For the past several year this has seen the Frenchman test his skills across Asia, taking fights with seasoned wrestler Sean Stolarczyk at IMPI FC 2 and more recently in the Philippines where suffered a lost to Jayson Margallo at UGB MMA Championship 14.
This weekend he will face China’s He Haoyang at Art of War 18 in Beijing and on 20 August will take on Matt Chan in a bantamweight bout at IMPI World Series Asia 4 in Hong Kong. It’s a schedule that Guyon has wanted for some time now.
“Originally I didn’t want to have two fights this close to each other, but I have to. I’m not working, I’m dedicating myself to this and the money helps,” he says.
“I don’t have a typical profile of a professional fighter. I spent a lot of time at university, I got my start as a white collar fighter when I was working full time. But I’m itching to fight.

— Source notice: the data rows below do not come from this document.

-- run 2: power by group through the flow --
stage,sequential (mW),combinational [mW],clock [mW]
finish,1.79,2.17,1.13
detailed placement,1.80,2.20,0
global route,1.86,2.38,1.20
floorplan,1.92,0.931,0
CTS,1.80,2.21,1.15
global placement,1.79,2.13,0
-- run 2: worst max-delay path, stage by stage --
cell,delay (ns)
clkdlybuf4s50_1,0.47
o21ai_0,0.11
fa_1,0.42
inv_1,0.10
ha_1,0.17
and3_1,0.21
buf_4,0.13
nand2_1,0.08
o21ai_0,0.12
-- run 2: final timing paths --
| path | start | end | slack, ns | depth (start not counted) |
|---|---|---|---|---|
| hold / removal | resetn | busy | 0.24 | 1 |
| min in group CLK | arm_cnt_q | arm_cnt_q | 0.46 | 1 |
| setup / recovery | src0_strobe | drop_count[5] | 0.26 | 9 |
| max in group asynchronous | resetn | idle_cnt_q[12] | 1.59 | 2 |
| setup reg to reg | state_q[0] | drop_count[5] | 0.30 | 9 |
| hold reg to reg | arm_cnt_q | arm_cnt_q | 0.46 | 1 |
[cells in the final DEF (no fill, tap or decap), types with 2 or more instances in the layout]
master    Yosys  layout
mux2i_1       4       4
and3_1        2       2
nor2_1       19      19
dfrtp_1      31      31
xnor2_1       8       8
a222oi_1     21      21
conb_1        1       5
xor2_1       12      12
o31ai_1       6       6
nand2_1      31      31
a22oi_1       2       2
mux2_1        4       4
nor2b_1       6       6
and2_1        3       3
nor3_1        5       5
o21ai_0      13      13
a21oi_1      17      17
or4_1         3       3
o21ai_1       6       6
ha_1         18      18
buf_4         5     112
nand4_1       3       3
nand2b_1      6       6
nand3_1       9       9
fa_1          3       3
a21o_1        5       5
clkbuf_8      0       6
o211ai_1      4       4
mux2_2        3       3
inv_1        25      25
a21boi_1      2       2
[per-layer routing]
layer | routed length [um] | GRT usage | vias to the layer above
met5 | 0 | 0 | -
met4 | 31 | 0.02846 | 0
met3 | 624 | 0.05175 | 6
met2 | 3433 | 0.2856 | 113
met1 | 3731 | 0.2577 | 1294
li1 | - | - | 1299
### src/rtl/axis_img_source.sv
// rtl/axis_img_source.sv - AXI-Stream test image generator (h-ramp, v-ramp, checker, constant)
module axis_img_source #(
    parameter int DATA_WIDTH = 8,
    parameter int IMG_WIDTH  = 640,
    parameter int IMG_HEIGHT = 480,
    parameter int HBLANK     = 16,
    parameter int VBLANK     = 64
) (
    input  logic                  aclk,
    input  logic                  aresetn,
    input  logic                  enable,
    input  logic [1:0]            pattern_sel,
    input  logic [DATA_WIDTH-1:0] fill_value,
    output logic                  m_axis_tvalid,
    input  logic                  m_axis_tready,
    output logic [DATA_WIDTH-1:0] m_axis_tdata,
    output logic                  m_axis_tlast,
    output logic                  m_axis_tuser,
    output logic                  frame_done,
    output logic [15:0]           frame_cnt
);

    localparam int CW = 16;
    localparam logic [CW-1:0] ONE     = CW'(1);
    localparam logic [CW-1:0] X_LAST  = CW'(IMG_WIDTH - 1);
    localparam logic [CW-1:0] Y_LAST  = CW'(IMG_HEIGHT - 1);
    localparam logic [CW-1:0] HB_LAST = CW'((HBLANK > 0) ? HBLANK - 1 : 0);
    localparam logic [CW-1:0] VB_LAST = CW'((VBLANK > 0) ? VBLANK - 1 : 0);

    typedef enum logic [1:0] {S_IDLE, S_LINE, S_HBLANK, S_VBLANK} state_t;

    state_t                state_q, state_nx;
    logic [CW-1:0]         x_q, x_nx, y_q, y_nx, cnt_q, cnt_nx;
    logic [1:0]            pat_q, pat_nx;
    logic [DATA_WIDTH-1:0] fill_q, fill_nx;
    logic                  tvalid_nx, tlast_nx, tuser_nx, done_nx;
    logic [DATA_WIDTH-1:0] tdata_nx;
    logic [15:0]           fcnt_nx;
    logic                  load, start;

    function automatic logic [DATA_WIDTH-1:0] pixel(input logic [1:0] sel,
                                                     input logic [CW-1:0] px,
                                                     input logic [CW-1:0] py,
                                                     input logic [DATA_WIDTH-1:0] fill);
        case (sel)
            2'd0:    pixel = DATA_WIDTH'(px);
            2'd1:    pixel = DATA_WIDTH'(py);
            2'd2:    pixel = {DATA_WIDTH{px[3] ^ py[3]}};
            default: pixel = fill;
        endcase
    endfunction

    always_comb begin
        state_nx  = state_q;
        x_nx      = x_q;
        y_nx      = y_q;
        cnt_nx    = cnt_q;
        pat_nx    = pat_q;
        fill_nx   = fill_q;
        tvalid_nx = m_axis_tvalid;
        fcnt_nx   = frame_cnt;
        done_nx   = 1'b0;
        load      = 1'b0;
        start     = 1'b0;

        case (state_q)
            S_IDLE: begin
                if (enable) start = 1'b1;
            end
            S_LINE: begin
                if (m_axis_tready) begin
                    if (x_q == X_LAST) begin
                        x_nx = '0;
                        if (y_q == Y_LAST) begin
                            done_nx = 1'b1;
                            fcnt_nx = frame_cnt + 16'd1;
                            y_nx    = '0;
                            if (VBLANK == 0) begin
                                if (enable) begin
                                    start = 1'b1;
                                end else begin
                                    state_nx  = S_IDLE;
                                    tvalid_nx = 1'b0;
                                end
                            end else begin
                                state_nx  = S_VBLANK;
                                cnt_nx    = '0;
                                tvalid_nx = 1'b0;
                            end
                        end else begin
                            y_nx = y_q + ONE;
                            if (HBLANK == 0) begin
                                load = 1'b1;
                            end else begin
                                state_nx  = S_HBLANK;
                                cnt_nx    = '0;
                                tvalid_nx = 1'b0;
                            end
                        end
                    end else begin
                        x_nx = x_q + ONE;
                        load = 1'b1;
                    end
                end
            end
            S_HBLANK: begin
                if (cnt_q == HB_LAST) begin
                    state_nx  = S_LINE;
                    tvalid_nx = 1'b1;
                    load      = 1'b1;
                end else begin
                    cnt_nx = cnt_q + ONE;
                end
            end
            default: begin
                if (cnt_q == VB_LAST) begin
                    if (enable) start = 1'b1;
                    else        state_nx = S_IDLE;
                end else begin
                    cnt_nx = cnt_q + ONE;
                end
            end
        endcase

        // Frame start re-latches the pattern controls so mid-frame changes wait for the next frame
        if (start) begin
            state_nx  = S_LINE;
            x_nx      = '0;
            y_nx      = '0;
            pat_nx    = pattern_sel;
            fill_nx   = fill_value;
            tvalid_nx = 1'b1;
            load      = 1'b1;
        end

        tdata_nx = m_axis_tdata;
        tlast_nx = m_axis_tlast;
        tuser_nx = m_axis_tuser;
        if (load) begin
            tdata_nx = pixel(pat_nx, x_nx, y_nx, fill_nx);
            tlast_nx = (x_nx == X_LAST);
            tuser_nx = (x_nx == '0) && (y_nx == '0);
        end else if (!tvalid_nx) begin
            tlast_nx = 1'b0;
            tuser_nx = 1'b0;
        end
    end

    always_ff @(posedge aclk or negedge aresetn) begin
        if (!aresetn) begin
            state_q       <= S_IDLE;
            x_q           <= '0;
            y_q           <= '0;
            cnt_q         <= '0;
            pat_q         <= '0;
            fill_q        <= '0;
            m_axis_tvalid <= 1'b0;
            m_axis_tdata  <= '0;
            m_axis_tlast  <= 1'b0;
            m_axis_tuser  <= 1'b0;
            frame_done    <= 1'b0;
            frame_cnt     <= '0;
        end else begin
            state_q       <= state_nx;
            x_q           <= x_nx;
            y_q           <= y_nx;
            cnt_q         <= cnt_nx;
            pat_q         <= pat_nx;
            fill_q        <= fill_nx;
            m_axis_tvalid <= tvalid_nx;
            m_axis_tdata  <= tdata_nx;
            m_axis_tlast  <= tlast_nx;
            m_axis_tuser  <= tuser_nx;
            frame_done    <= done_nx;
            frame_cnt     <= fcnt_nx;
        end
    end

endmodule

### config.mk
export PLATFORM = sky130hd
export DESIGN_NAME = axis_img_source
export DESIGN_NICKNAME = d
export VERILOG_FILES = /design/src/rtl/axis_img_source.sv
export SDC_FILE = /design/constraint.sdc
export NUM_CORES = 1
export LEC_CHECK = 0
export CORE_UTILIZATION = 55
export CTS_BUF_LIST = sky130_fd_sc_hd__clkbuf_8
export CTS_CLUSTER_SIZE = 40
export DETAILED_ROUTE_END_ITERATION = 10
export PLACE_DENSITY = 0.76
export REMOVE_ABC_BUFFERS = 1
export SYNTH_ARGS = -nofsm -noshare
export SYNTH_HDL_FRONTEND = slang
export SYNTH_SLANG_ARGS = --single-unit
### constraint.sdc
create_clock -name aclk -period 6.1 [get_ports aclk]
set_input_delay 0.915 -clock aclk [delete_from_list [all_inputs] [get_ports aclk]]
set_output_delay 0.915 -clock aclk [all_outputs]
set_load 0.02 [all_outputs]
* After elaboration in Yosys (flattened, before gate mapping)
Cells that the tools add are included.
** Cells by class
- Add/sub/neg operators :: 4
- Eq/ne operators :: 19
- Mux-type cells :: 45
- Bitwise operators :: 2
- Reduce and logical (&&, ||, !) cells :: 10
** Operators by type and width (count)
- 16-bit 2-to-1 mux :: 13
- 16-bit by 1-bit adder with 16-bit output (second input constant) :: 4
- 16-bit case mux with 3 select lines :: 1
- 16-bit by 10-bit equality test with 1-bit output (second input constant) :: 2
- 16-bit logical NOT :: 2
- 8-bit case mux with 3 select lines :: 1
- 1-bit 2-to-1 mux :: 18
- 16-bit by 4-bit equality test with 1-bit output (second input constant) :: 1
- 16-bit by 6-bit equality test with 1-bit output (second input constant) :: 1
- 16-bit by 9-bit equality test with 1-bit output (second input constant) :: 1
- 2-bit 2-to-1 mux :: 7
- 3-bit != test (second input constant) :: 3
- 8-bit 2-to-1 mux :: 1
- 2-bit != test (second input constant) :: 4
- 1-bit case mux with 2 select lines :: 3
- 2-bit case mux with 3 select lines :: 1
- 6-bit AND reduction :: 1
- 5-bit AND reduction :: 1
- 2-bit by 1-bit equality test with 1-bit output (second input constant) :: 2
- 2-bit equality test (second input constant) :: 2
- 2-bit logical NOT :: 2
- 4-bit by 1-bit != test with 1-bit output (second input constant) :: 1
- 4-bit AND reduction :: 1
- 4-bit nonzero test :: 1
- other kinds (6) :: 6
** Word-level totals
- Register bits after elaboration :: 88
- Bits of input ports :: 14
- Output and inout bits :: 28
- Logic and storage cells :: 92

* Logic depth before layout (Yosys ltp)
- Word-level depth :: 9
- Mapped depth :: 11
- Mapped depth without buffers :: 9

* Worst setup path before layout
Ideal clock, no wire load.
- Kind :: input-to-reg
- Start :: input m_axis_tready
- End :: register m_axis_tuser
- Setup time :: 0.095 ns
- Arrival time :: 2.830 ns
- Required time :: 6.005 ns
- Slack :: 3.174 ns
- Stages :: 8
- Buffers on the path :: 1
- Path through :: and4_1 -> clkbuf_1 -> or3b_2 -> mux2i_1 -> o211ai_1 -> a2111oi_0 -> o21ai_0 -> o31ai_1
** On the way
- Cells in the longest elaborated chain, start to end :: 6
- Elaborated cells between the ends (all ways) :: 17
- Those cells by class :: 1 x eq/ne; 13 x mux; 3 x reduce/logical
** RTL lines
- start: declaration :: line 15 : input logic m_axis_tready,
- 16-bit 2-to-1 mux :: line 71 : if (m_axis_tready) begin
- 16-bit 2-to-1 mux :: line 66 : case (state_q)
- 16-bit 2-to-1 mux :: line 126 : if (start) begin
- 16-bit logical NOT :: line 142 : tuser_nx = (x_nx == '0) && (y_nx == '0);
- 1-bit logical AND :: line 142
- 1-bit 2-to-1 mux :: line 139 : if (load) begin
- end signal: assignment :: line 173 : m_axis_tuser <= tuser_nx;
- end: declaration :: line 18 : output logic m_axis_tuser,
Several ways; a longest one is shown, not always the timed one.
A chain may end at the register's enable or synchronous reset.

* Final worst setup path
- Start :: register cnt_q[0]
- End :: register m_axis_tuser
** On the way
- Cells in the longest elaborated chain, start to end :: 7
- Elaborated cells between the ends (all ways) :: 17
- Those cells by class :: 3 x eq/ne; 11 x mux; 3 x reduce/logical
** RTL lines
- start: declaration :: line 33 : logic [CW-1:0] x_q, x_nx, y_q, y_nx, cnt_q, cnt_nx;
- start signal: assignment :: line 167 : cnt_q <= cnt_nx;
- 16-bit by 6-bit equality test with 1-bit output :: line 116 : if (cnt_q == VB_LAST) begin
- 1-bit 2-to-1 mux :: line 116
- 1-bit case mux with 2 select lines :: line 66
- 16-bit 2-to-1 mux :: line 126
- via x_nx[7] :: line 33
- 16-bit logical NOT :: line 142
- 1-bit logical AND :: line 142
- 1-bit 2-to-1 mux :: line 139
The timed path passes the listed nets, and every way through them passes these cells.

==> metrics <==
Final Instance Area=0.00586 mm2; syn avg cell area=8.89 um2; worst vdd ir=0.136 mV; H-tree depth=3; Worst-Skew Late Latency=360 ps; Slew HR=27.0%; synth warn=0; DRT antenna net count=0; Placed Cells=707; first-pass GRT wire length=20100 um; Hold Buf Count CTS=0; row count=35; drt pass-1 iters=4; number of antenna violations at the first check in global routing=0; Post-Synth XOR/XNOR Area=7.42%; worst hold path depth=1; P_leak=2.45 nW; diode count=0; most common cell after layout, fill and taps aside=dfrtp_1; Tot Pwr=1.09 mW; Area Growth Syn to Fin=12.8%; core area=0.00920 mm2; skew final=around 11 ps; PwrDens=between 150 and 200 mW/mm2; # setup viols final=0; max-cap violations=0; Least-Margin Pin Slew=1090 ps; GPL Wtd Cong=0.865; Arr. time, crit path=4120 ps; CP cell instances=ha_1, nor4bb_1, nand4_1, a21oi_4, nor3_1, a2111oi_0, o21ai_0, o31ai_1; Sink Count=88; post-layout util=63.7%; vias post-DR=4476; Synth Area in Adders=1.93%; clk buf depth=2; crit path launch=cnt_q[0]$_DFFE_PN0P_; DR DRC count=0; final net count=629; die extent in y=around 99 um; Tcrit/Tclk final=62.9%; Die W=about 100 um; Worst path slowest cell=a21oi_4; mux share of post-synthesis cell area=roughly 1.4%; Via-to-Cell Ratio=6.19; Crit Path Class=flip-flop to flip-flop; Compound-Gate Fraction of Synth Area=~14%; routed len/inst=16.4 um; main combinational cell family by area after synthesis=simple AND/OR/NAND/NOR gates; RR Startpoint=cnt_q[0]$_DFFE_PN0P_; vias in the first global route=4253; unrepaired setup endpoints after global routing=false; fmax=approximately 260 MHz; Cells after Synth=584; Port Buffers=41; post-CTS setup repair buffer count=0; number of synthesized flops with an enable pin=0; global-route usage over all layers=25.6%; Req. time, crit path=6380 ps; Final Max Slew Viols=0; outcome=completed; Cell Area, Synth=0.00519 mm2; final global-route overflow total=0; total negative setup slack=0 ps; DRT iter0 DRCs=373; Max FO, Critical Path=38; CTS root buffer=clkbuf_8; top_reg_cell synth=dfrtp_1; layout cells sized above 1=6.54%; CTS resizes=0; CTS tree=yes; Area after DPL=0.00562 mm2; io pins=between 40 and 50; CTS buffer count=9; commonest cells after routing, fill and taps aside=88 x dfrtp_1, 79 x nand2_1, 58 x nor2_1; Seq/Total Area, Yosys=42.4%; Synth Area in Simple Gates=29.0%; Clock Pin Slew Worst Setup and Hold Paths=90 ps; Synth Register Bits=a little under 90; Worst Reg-to-Reg Cells=8; Async S/R FF share, synth=100%; Final min period=3840 ps; post-route insts no fill=723; slowest stage delay, CP=910 ps; Fin. Hold Viols=0; post-synth cell types=61; hold path startpoint=frame_cnt[15]$_DFFE_PN0P_; Fillers=800; DP Wirelength=about 8400 um; Startpoint Class=flip-flop; Post-Route WL=11900 um; largest net degree at the start of global routing=89; Critical Path Sink Type=flip-flop; initial cell density of the core=56.5%; Hold Crit Class=flip-flop to flip-flop; die area=0.00983 mm2
==> where the power goes <==
group / leakage, nW / internal [mW] / switching [mW] / total (mW)
Combinational: 1.14 / 0.00724 / 0.0127 / 0.0200
Clock: 0.122 / 0.274 / 0.217 / 0.490
Sequential: 1.19 / 0.583 / 0 / 0.583
==> critical path: cells and delay by family, from the launching register on <==
kind,cells,cell delay [ps]
flip-flops,1,400
adder cells (fa/ha/maj),1,200
AO/OA/AOI/OAI,4,2290
AND/OR/NAND/NOR,3,860
==> through the flow <==
stage	worst slack, ps	hold slack (ps)
after global routing	1870	512
final	2260	474
after floorplan	2420	440
after global placement	2100	454
after detailed placement	2030	459
after CTS	2320	481
==> cell usage after synthesis, types with 5 or more instances <==
cell type	number	area [um2]
or4_1	7	52.6
buf_2	8	40.0
o22ai_1	5	31.3
nand3_1	22	110
a21oi_1	24	120
nand4_1	22	138
xnor2_1	25	219
and3_1	9	56.3
or3_1	14	87.6
dfrtp_1	88	2200
a211oi_1	6	45.0
clkbuf_1	19	71.3
nand2_1	79	297
nor3_1	18	90.1
o21ai_0	32	160
inv_1	16	60.1
and4_1	9	78.8
nor2_1	58	218
mux2i_1	5	50.1
a221oi_1	5	43.8
and2_1	5	31.3
ha_1	8	100
nor4_1	7	43.8
o31ai_1	9	67.6
xor2_1	19	166
==> routing by layer <==
layer  routed length (um)  track usage, %
met5                    0               0
met4                  303            10.9
met3                  533            3.44
met2                 5590            42.4
met1                 5430            33.9
==> state kept, by name (all words and copies together) (netlist names) <==
register and count:
frame_done 1, frame_cnt 16, m_axis_tlast 1, m_axis_tdata 8, x_q 16, y_q 16
m_axis_tvalid 1, fill_q 8, cnt_q 16, state_q 2, pat_q 2, m_axis_tuser 1
==> cells by family (layout without fill, tap and decap cells) <==
family	after synthesis	in the layout
compound gates	112	112
xor+xnor	44	44
fa+ha+maj	8	8
buf+inv	46	74
flops	88	88
mux	7	7
simple gates	279	279
==> final cells by class <==
cell class                 instances  area [um2]  share of cell area (%)
multi-input combinational        450        2800                    47.8
sequential                        88        2200                    37.6
timing repair buffer              42         415                    7.09
tap                              111         139                    2.37
clock buffer                       9         124                    2.11
clock inverter                     7         119                    2.03
inverter                          16        60.1                    1.02
==> final timing paths <==
path,end,slack (ps)
min,frame_cnt[15]$_DFFE_PN0P_,470
max in group asynchronous,x_q[6]$_DFF_PN0_,4650
min in group asynchronous,cnt_q[7]$_DFFE_PN0P_,710
min reg2reg,frame_cnt[15]$_DFFE_PN0P_,470
max reg2reg,m_axis_tuser$_DFFE_PN0P_,2260
max,m_axis_tuser$_DFFE_PN0P_,2260
No activity file was read; power rests on OpenSTA's default activity.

I feel I have a lot to prove.”
Across the Asian MMA landscape, Hong Kong isn’t the first port of call for someone looking to pursue a full time MMA career. The city is one of the most expensive in the world to live in and training facilities can not compete with the likes of Thailand or even Singapore. But Guyon is committed to making it work.
“For sure it’s possible, but it’s not easy,” he admits.
“I’m surviving. The Art of War fight is coming at a time when I need the money. It’s not exponential or booming, but things are developing. I’m very happy.”
It’s an admirable pursuit, especially with a young family to provide for and his commitment to the sport is one that few are prepared to make.
“I’ll never be in the UFC, but I want to see how far I can take this. Maybe in one or two years I will be a nobody and my career won’t go anywhere, but I don’t want to feel frustrated for the rest of my life and say I didn’t at least try.”